7日、滋賀県警のトップと対面した女性。冤罪で12年間服役していました。
【滋賀県警 池内久晃本部長】「21年余りの長きにわたり、言葉ではいい表せない程のご心労ご負担をおかけし、大変申し訳ございませんでした」
捜査を担当した滋賀県警が女性に直接謝罪をしたのは初めてです。
■逮捕の決め手になったのは西山さんの自白も…県警の捜査手法が問題に
滋賀県の湖東記念病院の看護助手だった西山美香さん(45)は、入院患者を殺害した疑いで2004年に逮捕され、実刑判決を受けましたが、その後、やり直しの裁判で無罪が確定しました。
逮捕の決め手になったのは西山さんの自白。
しかしその自白は当時、西山さんが捜査員に好意を抱き、話してしまったもので、滋賀県警の捜査手法が問題となりました。
その後、西山さんが国と滋賀県を訴えた民事裁判では、警察の「不当な誘導および働きかけがあった」などとして捜査の違法性が認定され、滋賀県が賠償を命じられていました。
■「捜査員は裁判でウソをついたと思っている」と西山さん
こうした中で、逮捕から21年経って、ようやく県警トップの謝罪が実現しました。
西山さんは“好意に気が付いていなかった”と裁判で述べた捜査員について、こう問いかけました。
【西山美香さん(45)】「好意があったのは真実じゃないですか。裁判で(捜査員は)ウソをついたと思っている、本部長はどう思っている?」
【滋賀県警池内久晃本部長】「指摘されたことは重く受け止めていて、真摯に反省を致しています」
■西山さんは謝罪を評価も「また冤罪を生み出すんじゃないか」
その後の会見で、西山さんは本部長の謝罪を一定評価しつつ、冤罪を本当になくせるのか、不安もあると話しました。

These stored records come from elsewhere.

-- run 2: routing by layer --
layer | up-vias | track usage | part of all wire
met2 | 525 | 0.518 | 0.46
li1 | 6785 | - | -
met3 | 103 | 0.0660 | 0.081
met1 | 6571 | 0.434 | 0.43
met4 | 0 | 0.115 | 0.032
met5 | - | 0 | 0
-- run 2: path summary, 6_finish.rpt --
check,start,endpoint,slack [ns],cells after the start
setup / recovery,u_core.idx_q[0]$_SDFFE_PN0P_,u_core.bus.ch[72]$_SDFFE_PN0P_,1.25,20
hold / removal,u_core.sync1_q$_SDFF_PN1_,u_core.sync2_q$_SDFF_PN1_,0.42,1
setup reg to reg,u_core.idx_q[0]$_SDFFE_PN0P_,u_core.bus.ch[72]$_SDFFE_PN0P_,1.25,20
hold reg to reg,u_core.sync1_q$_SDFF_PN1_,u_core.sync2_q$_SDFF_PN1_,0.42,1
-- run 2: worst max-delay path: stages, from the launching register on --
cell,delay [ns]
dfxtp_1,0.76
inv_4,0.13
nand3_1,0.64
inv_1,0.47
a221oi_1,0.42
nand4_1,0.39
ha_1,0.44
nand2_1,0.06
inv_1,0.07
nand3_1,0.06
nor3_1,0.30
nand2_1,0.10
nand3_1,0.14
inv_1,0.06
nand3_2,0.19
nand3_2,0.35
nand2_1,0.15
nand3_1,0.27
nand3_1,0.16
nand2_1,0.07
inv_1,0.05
===== config.mk =====
export PLATFORM = sky130hd
export DESIGN_NAME = instr_encoder_loader
export DESIGN_NICKNAME = d
export VERILOG_FILES = /design/src/rtl/instr_encoder_loader.sv
export SDC_FILE = /design/constraint.sdc
export NUM_CORES = 1
export LEC_CHECK = 0
export CAP_MARGIN = 20
export CORE_MARGIN = 2
export CORE_UTILIZATION = 40
export CTS_CLUSTER_SIZE = 8
export DETAILED_ROUTE_END_ITERATION = 8
export GPL_TIMING_DRIVEN = 0
export PLACE_DENSITY = 0.85
export SKIP_LAST_GASP = 1
export SLEW_MARGIN = 40
export SYNTH_ARGS = -nofsm -noshare
export SYNTH_HDL_FRONTEND = slang
export SYNTH_SLANG_ARGS = --single-unit

===== constraint.sdc =====
create_clock -name clk -period 2.2 [get_ports clk]
set_input_delay 0.33 -clock clk [delete_from_list [all_inputs] [get_ports clk]]
set_output_delay 0.33 -clock clk [all_outputs]
set_load 0.01 [all_outputs]
--- config.mk ---
export PLATFORM = sky130hd
export DESIGN_NAME = sequenciador_notas
export DESIGN_NICKNAME = d
export VERILOG_FILES = /design/src/rtl/sequenciador_notas.sv
export SDC_FILE = /design/constraint.sdc
export NUM_CORES = 1
export LEC_CHECK = 0
export ABC_AREA = 1
export CELL_PAD_IN_SITES_DETAIL_PLACEMENT = 1
export CELL_PAD_IN_SITES_GLOBAL_PLACEMENT = 1
export CORE_MARGIN = 8
export CORE_UTILIZATION = 48
export DETAILED_ROUTE_END_ITERATION = 8
export MAX_ROUTING_LAYER = met4
export PLACE_DENSITY = 0.93
export SYNTH_ARGS = -nofsm -noshare
export SYNTH_HDL_FRONTEND = slang
export SYNTH_SLANG_ARGS = --single-unit
--- constraint.sdc ---
create_clock -name CLK -period 8.25 [get_ports CLK]
set_input_delay 0.825 -clock CLK [delete_from_list [all_inputs] [get_ports CLK]]
set_output_delay 0.825 -clock CLK [all_outputs]
set_load 0.02 [all_outputs]
`src/rtl/ppu_pkg.sv`:
```
// Shared posit packing configuration: widths derived from N/ES, NaR constant, S1->S2 payload.
// Define NO_ES_FIELD for an ES==0 build (removes the exponent field entirely).
package ppu_pkg;

    localparam int N = 16;
`ifdef NO_ES_FIELD
    localparam int ES = 0;
`else
    localparam int ES = 1;
`endif
    localparam int ES_W         = (ES > 0) ? ES : 1;
    localparam int K_SIZE       = $clog2(N - 1) + 1;
    localparam int MANT_SIZE    = N - 3 - ES;
    localparam int REG_LEN_SIZE = $clog2(N + 1);

    function automatic logic [N-1:0] nar(input int n);
        return N'(1) << (n - 1);
    endfunction

    typedef struct packed {
        logic [N-2:0] body;
        logic         sign;
        logic         is_zero;
        logic         is_nar;
        logic         rnd;
        logic         stk;
        logic         oob;
        logic         k_pos;
        logic         k_neg;
    } s1_payload_t;

endpackage

```
`src/rtl/posit_body_assemble.sv`:
```
// Combinational regime/exponent/fraction assembly into the N-1 bit posit body.
// Zero latency; no flow control of its own.
// Purely combinational, so backpressure is handled entirely by the enclosing pipeline.
module posit_body_assemble
    import ppu_pkg::*;
(
    input  logic [K_SIZE-1:0]    k,
    input  logic [ES_W-1:0]      next_exp,
    input  logic [MANT_SIZE-1:0] frac,
    input  logic                 frac_en,
    output logic [N-2:0]         body
);

    int           kv;
    int           reg_len;
    int           pos;
    logic         run;
    logic [ES_W-1:0] exp_sh;
    logic [N-2:0] frac_ext;

    always_comb begin
        kv       = int'($signed(k));
        run      = !k[K_SIZE-1];
        reg_len  = run ? kv + 2 : 1 - kv;
        frac_ext = frac_en ? {{(N - 1 - MANT_SIZE){1'b0}}, frac} : '0;
        body     = '0;
        pos      = 0;
        exp_sh   = '0;
        // pos counts from the MSB; pattern bits past bit 0 simply fall off the end
        for (int i = 0; i < N - 1; i++) begin
            pos = N - 2 - i;
            if (pos < reg_len - 1) begin
                body[i] = run;
            end else if (pos == reg_len - 1) begin
                body[i] = !run;
            end else if (pos < reg_len + ES) begin
                exp_sh  = next_exp << (pos - reg_len);
                body[i] = exp_sh[ES_W-1];
            end else begin
                body[i] = frac_ext[i];
            end
        end
    end

endmodule

```
`src/rtl/posit_round_pack.sv`:
```
// Posit round/pack: assembles the body (S1), rounds to nearest even with saturation and applies sign (S2).
// Latency 2 cycles, 1/cycle throughput; output held stable while out_valid & !out_ready.
// Backpressure: each stage loads when empty or draining; ROUND_PACK_STATS_EN adds round-up/saturation counters.
module posit_round_pack
    import ppu_pkg::*;
(
    input  logic                 clk,
    input  logic                 rst_n,
    input  logic                 in_valid,
    output logic                 in_ready,
    input  logic                 sign,
    input  logic                 is_zero,
    input  logic                 is_nar,
    input  logic [K_SIZE-1:0]    k,
`ifndef NO_ES_FIELD
    input  logic [ES-1:0]        next_exp,
`endif
    input  logic [MANT_SIZE-1:0] frac,
    input  logic                 round_bit,
    input  logic                 sticky_bit,
    input  logic                 k_is_oob,
    input  logic                 non_zero_frac_field_size,
    output logic                 out_valid,
    input  logic                 out_ready,
    output logic [N-1:0]         posit
`ifdef ROUND_PACK_STATS_EN
    ,
    input  logic                 stats_clr,
    output logic [15:0]          cnt_round_up,
    output logic [15:0]          cnt_sat
`endif
);

    logic            s1_v, s2_v, s1_load, s2_load;
    logic [ES_W-1:0] exp_int;
    logic [N-2:0]    asm_body;
    s1_payload_t     s1_d, s1_q;
    logic [N-1:0]    posit_q;

`ifdef NO_ES_FIELD
    assign exp_int = '0;
`else
    assign exp_int = next_exp;
`endif

    posit_body_assemble u_asm (
        .k        (k),
        .next_exp (exp_int),
        .frac     (frac),
        .frac_en  (non_zero_frac_field_size),
        .body     (asm_body)
    );

    assign s2_load  = !s2_v || out_ready;
    assign s1_load  = !s1_v || s2_load;
    assign in_ready = s1_load;

    always_comb begin
        s1_d.body    = asm_body;
        s1_d.sign    = sign;
        s1_d.is_zero = is_zero;
        s1_d.is_nar  = is_nar;
        s1_d.rnd     = round_bit;
        s1_d.stk     = sticky_bit;
        s1_d.oob     = k_is_oob;
        s1_d.k_pos   = !k[K_SIZE-1] && (k != '0);
        s1_d.k_neg   = k[K_SIZE-1];
    end

    always_ff @(posedge clk or negedge rst_n) begin
        if (!rst_n) begin
            s1_v <= 1'b0;
            s1_q <= '0;
        end else if (s1_load) begin
            s1_v <= in_valid;
            if (in_valid) s1_q <= s1_d;
        end
    end

    logic         inc;
    logic [N-2:0] body_sat, body_rnd;
    logic [N-1:0] u, res;

    always_comb begin
        body_sat = s1_q.body;
        if (s1_q.oob && s1_q.k_pos)      body_sat = '1;
        else if (s1_q.oob && s1_q.k_neg) body_sat = (N-1)'(1);
        // all-ones body must not carry into the NaR pattern
        inc      = s1_q.rnd && (s1_q.stk || s1_q.body[0]) && !s1_q.oob && !(&s1_q.body);
        body_rnd = body_sat + (N-1)'(inc);
        if (body_rnd == '0) body_rnd = (N-1)'(1);
        u   = {1'b0, body_rnd};
        res = s1_q.sign ? -u : u;
        if (s1_q.is_nar)       res = nar(N);
        else if (s1_q.is_zero) res = '0;
    end

    always_ff @(posedge clk or negedge rst_n) begin
        if (!rst_n) begin
            s2_v    <= 1'b0;
            posit_q <= '0;
        end else if (s2_load) begin
            s2_v <= s1_v;
            if (s1_v) posit_q <= res;
        end
    end

    assign out_valid = s2_v;
    assign posit     = posit_q;

`ifdef ROUND_PACK_STATS_EN
    logic s2_inc, s2_oob;

    always_ff @(posedge clk or negedge rst_n) begin
        if (!rst_n) begin
            s2_inc       <= 1'b0;
            s2_oob       <= 1'b0;
            cnt_round_up <= '0;
            cnt_sat      <= '0;
        end else begin
            if (s2_load && s1_v) begin
                s2_inc <= inc && !s1_q.is_nar && !s1_q.is_zero;
                s2_oob <= s1_q.oob;
            end
            if (stats_clr) begin
                cnt_round_up <= '0;
                cnt_sat      <= '0;
            end else if (s2_v && out_ready) begin
                if (s2_inc && cnt_round_up != 16'hFFFF) cnt_round_up <= cnt_round_up + 16'd1;
                if (s2_oob && cnt_sat != 16'hFFFF)      cnt_sat      <= cnt_sat + 16'd1;
            end
        end
    end
`endif

endmodule

```
==> src/rtl/spi_flash_responder.sv <==
// SPI flash-emulating slave: decodes READ (opcode + address) and streams bytes
// fetched through a req/ack memory port, prefetching one byte ahead.
`timescale 1ns/1ps
module spi_flash_responder #(
   parameter int         SYNC_STAGES = 2,
   parameter logic [7:0] READ_CMD    = 8'h03,
   parameter int         ADDR_BITS   = 24
) (
   input  logic                 clk,
   input  logic                 reset,
   input  logic                 spi_cs,
   input  logic                 spi_clk,
   input  logic                 spi_si,
   output logic                 spi_so,
   output logic                 spi_so_oe,
   output logic [ADDR_BITS-1:0] mem_addr,
   output logic                 mem_req,
   input  logic                 mem_ack,
   input  logic [7:0]           mem_data,
   output logic                 busy,
   output logic                 cmd_err,
   output logic                 underrun
);

   localparam int CW = $clog2(ADDR_BITS) + 1;

   typedef enum logic [2:0] {
      IDLE   = 3'd0,
      CMD    = 3'd1,
      ADDR   = 3'd2,
      DATA   = 3'd3,
      IGNORE = 3'd4
   } state_t;

   state_t                 state_r, next_state_s;
   logic [SYNC_STAGES-1:0] cs_sync_r, sclk_sync_r, si_sync_r;
   logic                   sclk_d_r;
   logic                   cs_s, sclk_s, si_s, rise_s, fall_s;
   logic [CW-1:0]          bit_cnt_r;
   logic [2:0]             phase_r;
   logic [ADDR_BITS-1:0]   in_sr_r;
   logic [7:0]             out_sr_r, buf_r;
   logic                   buf_full_r, req_next_r;
   logic [7:0]             cmd_byte_s;
   logic [ADDR_BITS-1:0]   addr_word_s;
   logic                   cmd_done_s, cmd_bad_s, addr_done_s;
   logic                   boundary_s, shift_s, ack_s, ack_take_s, oe_next_s;

   // Oversample the SPI pins; cs idles high so a fresh reset never sees a select
   always_ff @(posedge clk or negedge reset) begin
      if (!reset) begin
         cs_sync_r   <= '1;
         sclk_sync_r <= '0;
         si_sync_r   <= '0;
         sclk_d_r    <= 1'b0;
      end else begin
         cs_sync_r   <= {cs_sync_r[SYNC_STAGES-2:0], spi_cs};
         sclk_sync_r <= {sclk_sync_r[SYNC_STAGES-2:0], spi_clk};
         si_sync_r   <= {si_sync_r[SYNC_STAGES-2:0], spi_si};
         sclk_d_r    <= sclk_sync_r[SYNC_STAGES-1];
      end
   end

   assign cs_s   = cs_sync_r[SYNC_STAGES-1];
   assign sclk_s = sclk_sync_r[SYNC_STAGES-1];
   assign si_s   = si_sync_r[SYNC_STAGES-1];
   assign rise_s = sclk_s & ~sclk_d_r;
   assign fall_s = ~sclk_s & sclk_d_r;

   // State register
   always_ff @(posedge clk or negedge reset) begin
      if (!reset) begin
         state_r <= IDLE;
      end else begin
         state_r <= next_state_s;
      end
   end

   // Next-state decode; a deselect wins over any simultaneous clock edge
   always_comb begin
      next_state_s = state_r;
      if (cs_s) begin
         next_state_s = IDLE;
      end else begin
         case (state_r)
            IDLE:    next_state_s = CMD;
            CMD:     next_state_s = cmd_done_s ? (cmd_bad_s ? IGNORE : ADDR) : CMD;
            ADDR:    next_state_s = addr_done_s ? DATA : ADDR;
            DATA:    next_state_s = DATA;
            IGNORE:  next_state_s = IGNORE;
            default: next_state_s = IDLE;
         endcase
      end
   end

   // Per-cycle events derived from the state and the SPI strobes
   always_comb begin
      cmd_byte_s  = {in_sr_r[6:0], si_s};
      addr_word_s = {in_sr_r[ADDR_BITS-2:0], si_s};
      cmd_done_s  = !cs_s && (state_r == CMD) && rise_s && (bit_cnt_r == CW'(7));
      cmd_bad_s   = cmd_done_s && (cmd_byte_s != READ_CMD);
      addr_done_s = !cs_s && (state_r == ADDR) && rise_s && (bit_cnt_r == CW'(ADDR_BITS - 1));
      boundary_s  = !cs_s && (state_r == DATA) && fall_s && (phase_r == 3'd0);
      shift_s     = !cs_s && (state_r == DATA) && fall_s && (phase_r != 3'd0);
      ack_s       = mem_ack && mem_req;
      ack_take_s  = ack_s && !cs_s && (state_r == DATA);
      oe_next_s   = (next_state_s == DATA);
   end

   // Datapath and registered outputs; an ack outside DATA is consumed and dropped
   always_ff @(posedge clk or negedge reset) begin
      if (!reset) begin
         bit_cnt_r  <= '0;
         phase_r    <= 3'd0;
         in_sr_r    <= '0;
         out_sr_r   <= 8'h00;
         buf_r      <= 8'h00;
         buf_full_r <= 1'b0;
         req_next_r <= 1'b0;
         spi_so     <= 1'b0;
         spi_so_oe  <= 1'b0;
         mem_addr   <= '0;
         mem_req    <= 1'b0;
         busy       <= 1'b0;
         cmd_err    <= 1'b0;
         underrun   <= 1'b0;
      end else begin
         busy       <= ~cs_s;
         cmd_err    <= cmd_bad_s;
         underrun   <= 1'b0;
         spi_so_oe  <= oe_next_s;
         req_next_r <= 1'b0;
         if (ack_s) begin
            mem_req <= 1'b0;
         end
         if (cs_s) begin
            bit_cnt_r  <= '0;
            phase_r    <= 3'd0;
            buf_full_r <= 1'b0;
            out_sr_r   <= 8'h00;
            spi_so     <= 1'b0;
         end else begin
            if (rise_s && ((state_r == CMD) || (state_r == ADDR))) begin
               in_sr_r   <= addr_word_s;
               bit_cnt_r <= (cmd_done_s || addr_done_s) ? '0 : bit_cnt_r + CW'(1);
            end
            if (addr_done_s) begin
               mem_addr   <= addr_word_s;
               mem_req    <= 1'b1;
               phase_r    <= 3'd0;
               buf_full_r <= 1'b0;
            end
            if (req_next_r) begin
               mem_req <= 1'b1;
            end
            if (boundary_s) begin
               phase_r  <= 3'd1;
               mem_addr <= mem_addr + ADDR_BITS'(1);
               if (buf_full_r) begin
                  out_sr_r   <= buf_r;
                  spi_so     <= buf_r[7];
                  buf_full_r <= 1'b0;
                  mem_req    <= 1'b1;
               end else if (ack_take_s) begin
                  // Byte arrives exactly on time: bypass the buffer, refetch next clk
                  out_sr_r   <= mem_data;
                  spi_so     <= mem_data[7];
                  req_next_r <= 1'b1;
               end else begin
                  out_sr_r <= 8'hFF;
                  spi_so   <= 1'b1;
                  underrun <= 1'b1;
                  mem_req  <= 1'b1;
               end
            end else if (shift_s) begin
               phase_r  <= phase_r + 3'd1;
               out_sr_r <= {out_sr_r[6:0], 1'b0};
               spi_so   <= out_sr_r[6];
            end
            if (ack_take_s && !boundary_s) begin
               buf_r      <= mem_data;
               buf_full_r <= 1'b1;
            end
         end
      end
   end

endmodule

【西山美香さん(45)】「これで滋賀県警が変わってくれたらいいんですけど、また冤罪を生み出すんじゃないかというのは思っています」
西山さんは、民事裁判で国側の責任が認められなかったことを不服として、控訴しています。
■「自白に頼らない、客観的な証拠を中心に捜査をしてほしい」菊地弁護士
これまでに国賠訴訟に携わった経験を持つ菊地幸夫弁護士は、「自白に頼らない、客観的な証拠を中心に捜査をしてほしいと思います。そうでないと、またこういう事件が起きてしまう」と指摘しました。